Directions for this task
All of the entries below need to be repeated exactly.

Records supplied
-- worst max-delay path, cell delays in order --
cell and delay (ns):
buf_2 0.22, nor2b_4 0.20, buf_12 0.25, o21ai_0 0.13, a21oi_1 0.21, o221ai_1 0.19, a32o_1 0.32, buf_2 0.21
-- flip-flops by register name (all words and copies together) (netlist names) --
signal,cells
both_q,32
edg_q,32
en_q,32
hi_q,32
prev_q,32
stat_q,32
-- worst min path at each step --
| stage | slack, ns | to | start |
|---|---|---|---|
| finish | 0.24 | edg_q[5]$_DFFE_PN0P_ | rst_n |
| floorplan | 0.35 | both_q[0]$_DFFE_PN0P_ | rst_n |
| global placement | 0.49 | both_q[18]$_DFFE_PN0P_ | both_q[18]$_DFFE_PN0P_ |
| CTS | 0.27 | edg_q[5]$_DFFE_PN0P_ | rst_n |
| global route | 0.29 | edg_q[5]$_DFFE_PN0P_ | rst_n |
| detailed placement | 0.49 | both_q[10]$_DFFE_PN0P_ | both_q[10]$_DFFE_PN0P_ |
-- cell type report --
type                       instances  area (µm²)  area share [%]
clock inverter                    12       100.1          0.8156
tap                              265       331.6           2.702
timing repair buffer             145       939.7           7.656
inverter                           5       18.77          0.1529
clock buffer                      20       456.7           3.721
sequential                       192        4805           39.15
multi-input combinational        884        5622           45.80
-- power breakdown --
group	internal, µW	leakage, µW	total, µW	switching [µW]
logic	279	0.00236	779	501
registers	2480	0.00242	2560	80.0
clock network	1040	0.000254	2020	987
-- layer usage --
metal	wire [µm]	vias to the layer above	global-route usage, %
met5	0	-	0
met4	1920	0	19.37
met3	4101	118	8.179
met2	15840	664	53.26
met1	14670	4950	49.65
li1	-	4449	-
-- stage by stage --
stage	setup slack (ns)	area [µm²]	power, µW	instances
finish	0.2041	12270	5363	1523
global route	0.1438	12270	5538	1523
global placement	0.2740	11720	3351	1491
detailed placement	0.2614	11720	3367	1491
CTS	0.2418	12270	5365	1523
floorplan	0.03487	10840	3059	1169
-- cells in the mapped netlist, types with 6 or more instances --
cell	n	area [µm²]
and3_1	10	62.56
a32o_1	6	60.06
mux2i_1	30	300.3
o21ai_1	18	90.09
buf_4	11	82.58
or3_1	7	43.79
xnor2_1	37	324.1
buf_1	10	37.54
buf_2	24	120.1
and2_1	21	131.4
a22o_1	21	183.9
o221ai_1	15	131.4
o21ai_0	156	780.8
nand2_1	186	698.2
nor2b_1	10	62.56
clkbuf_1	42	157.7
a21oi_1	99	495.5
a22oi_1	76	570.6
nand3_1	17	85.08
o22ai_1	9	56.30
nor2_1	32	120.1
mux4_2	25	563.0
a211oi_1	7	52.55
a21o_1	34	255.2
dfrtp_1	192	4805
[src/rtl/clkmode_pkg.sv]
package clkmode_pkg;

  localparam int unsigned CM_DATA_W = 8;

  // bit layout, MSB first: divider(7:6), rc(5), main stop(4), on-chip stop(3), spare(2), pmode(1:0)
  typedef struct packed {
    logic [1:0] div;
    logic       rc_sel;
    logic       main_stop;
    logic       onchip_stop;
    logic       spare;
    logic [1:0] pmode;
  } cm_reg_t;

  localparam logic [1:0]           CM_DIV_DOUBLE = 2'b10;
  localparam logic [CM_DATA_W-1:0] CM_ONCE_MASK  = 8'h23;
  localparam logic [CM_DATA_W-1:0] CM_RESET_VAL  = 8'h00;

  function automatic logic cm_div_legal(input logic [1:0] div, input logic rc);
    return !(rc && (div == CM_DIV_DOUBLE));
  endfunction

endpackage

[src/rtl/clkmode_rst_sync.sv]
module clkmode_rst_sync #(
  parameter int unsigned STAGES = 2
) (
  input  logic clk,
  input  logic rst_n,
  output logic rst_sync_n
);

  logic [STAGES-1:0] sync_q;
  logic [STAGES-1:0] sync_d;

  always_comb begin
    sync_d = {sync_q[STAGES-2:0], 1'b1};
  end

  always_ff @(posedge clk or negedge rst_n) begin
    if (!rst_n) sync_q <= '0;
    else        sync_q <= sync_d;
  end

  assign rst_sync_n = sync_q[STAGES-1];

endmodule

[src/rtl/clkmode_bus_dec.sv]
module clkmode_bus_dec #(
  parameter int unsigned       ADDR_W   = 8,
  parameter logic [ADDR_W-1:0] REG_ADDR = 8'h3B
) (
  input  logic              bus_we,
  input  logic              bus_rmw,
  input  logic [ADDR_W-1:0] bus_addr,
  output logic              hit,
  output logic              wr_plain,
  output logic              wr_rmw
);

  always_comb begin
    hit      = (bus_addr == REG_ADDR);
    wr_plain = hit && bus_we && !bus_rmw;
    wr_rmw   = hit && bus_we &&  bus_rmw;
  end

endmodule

Written response
-- worst max-delay path, cell delays in order --
cell and delay (ns):
buf_2 0.22, nor2b_4 0.20, buf_12 0.25, o21ai_0 0.13, a21oi_1 0.21, o221ai_1 0.19, a32o_1 0.32, buf_2 0.21
-- flip-flops by register name (all words and copies together) (netlist names) --
signal,cells
both_q,32
edg_q,32
en_q,32
hi_q,32
prev_q,32
stat_q,32
-- worst min path at each step --
| stage | slack, ns | to | start |
|---|---|---|---|
| finish | 0.24 | edg_q[5]$_DFFE_PN0P_ | rst_n |
| floorplan | 0.35 | both_q[0]$_DFFE_PN0P_ | rst_n |
| global placement | 0.49 | both_q[18]$_DFFE_PN0P_ | both_q[18]$_DFFE_PN0P_ |
| CTS | 0.27 | edg_q[5]$_DFFE_PN0P_ | rst_n |
| global route | 0.29 | edg_q[5]$_DFFE_PN0P_ | rst_n |
| detailed placement | 0.49 | both_q[10]$_DFFE_PN0P_ | both_q[10]$_DFFE_PN0P_ |
-- cell type report --
type                       instances  area (µm²)  area share [%]
clock inverter                    12       100.1          0.8156
tap                              265       331.6           2.702
timing repair buffer             145       939.7           7.656
inverter                           5       18.77          0.1529
clock buffer                      20       456.7           3.721
sequential                       192        4805           39.15
multi-input combinational        884        5622           45.80
-- power breakdown --
group	internal, µW	leakage, µW	total, µW	switching [µW]
logic	279	0.00236	779	501
registers	2480	0.00242	2560	80.0
clock network	1040	0.000254	2020	987
-- layer usage --
metal	wire [µm]	vias to the layer above	global-route usage, %
met5	0	-	0
met4	1920	0	19.37
met3	4101	118	8.179
met2	15840	664	53.26
met1	14670	4950	49.65
li1	-	4449	-
-- stage by stage --
stage	setup slack (ns)	area [µm²]	power, µW	instances
finish	0.2041	12270	5363	1523
global route	0.1438	12270	5538	1523
global placement	0.2740	11720	3351	1491
detailed placement	0.2614	11720	3367	1491
CTS	0.2418	12270	5365	1523
floorplan	0.03487	10840	3059	1169
-- cells in the mapped netlist, types with 6 or more instances --
cell	n	area [µm²]
and3_1	10	62.56
a32o_1	6	60.06
mux2i_1	30	300.3
o21ai_1	18	90.09
buf_4	11	82.58
or3_1	7	43.79
xnor2_1	37	324.1
buf_1	10	37.54
buf_2	24	120.1
and2_1	21	131.4
a22o_1	21	183.9
o221ai_1	15	131.4
o21ai_0	156	780.8
nand2_1	186	698.2
nor2b_1	10	62.56
clkbuf_1	42	157.7
a21oi_1	99	495.5
a22oi_1	76	570.6
nand3_1	17	85.08
o22ai_1	9	56.30
nor2_1	32	120.1
mux4_2	25	563.0
a211oi_1	7	52.55
a21o_1	34	255.2
dfrtp_1	192	4805
[src/rtl/clkmode_pkg.sv]
package clkmode_pkg;

  localparam int unsigned CM_DATA_W = 8;

  // bit layout, MSB first: divider(7:6), rc(5), main stop(4), on-chip stop(3), spare(2), pmode(1:0)
  typedef struct packed {
    logic [1:0] div;
    logic       rc_sel;
    logic       main_stop;
    logic       onchip_stop;
    logic       spare;
    logic [1:0] pmode;
  } cm_reg_t;

  localparam logic [1:0]           CM_DIV_DOUBLE = 2'b10;
  localparam logic [CM_DATA_W-1:0] CM_ONCE_MASK  = 8'h23;
  localparam logic [CM_DATA_W-1:0] CM_RESET_VAL  = 8'h00;

  function automatic logic cm_div_legal(input logic [1:0] div, input logic rc);
    return !(rc && (div == CM_DIV_DOUBLE));
  endfunction

endpackage

[src/rtl/clkmode_rst_sync.sv]
module clkmode_rst_sync #(
  parameter int unsigned STAGES = 2
) (
  input  logic clk,
  input  logic rst_n,
  output logic rst_sync_n
);

  logic [STAGES-1:0] sync_q;
  logic [STAGES-1:0] sync_d;

  always_comb begin
    sync_d = {sync_q[STAGES-2:0], 1'b1};
  end

  always_ff @(posedge clk or negedge rst_n) begin
    if (!rst_n) sync_q <= '0;
    else        sync_q <= sync_d;
  end

  assign rst_sync_n = sync_q[STAGES-1];

endmodule

[src/rtl/clkmode_bus_dec.sv]
module clkmode_bus_dec #(
  parameter int unsigned       ADDR_W   = 8,
  parameter logic [ADDR_W-1:0] REG_ADDR = 8'h3B
) (
  input  logic              bus_we,
  input  logic              bus_rmw,
  input  logic [ADDR_W-1:0] bus_addr,
  output logic              hit,
  output logic              wr_plain,
  output logic              wr_rmw
);

  always_comb begin
    hit      = (bus_addr == REG_ADDR);
    wr_plain = hit && bus_we && !bus_rmw;
    wr_rmw   = hit && bus_we &&  bus_rmw;
  end

endmodule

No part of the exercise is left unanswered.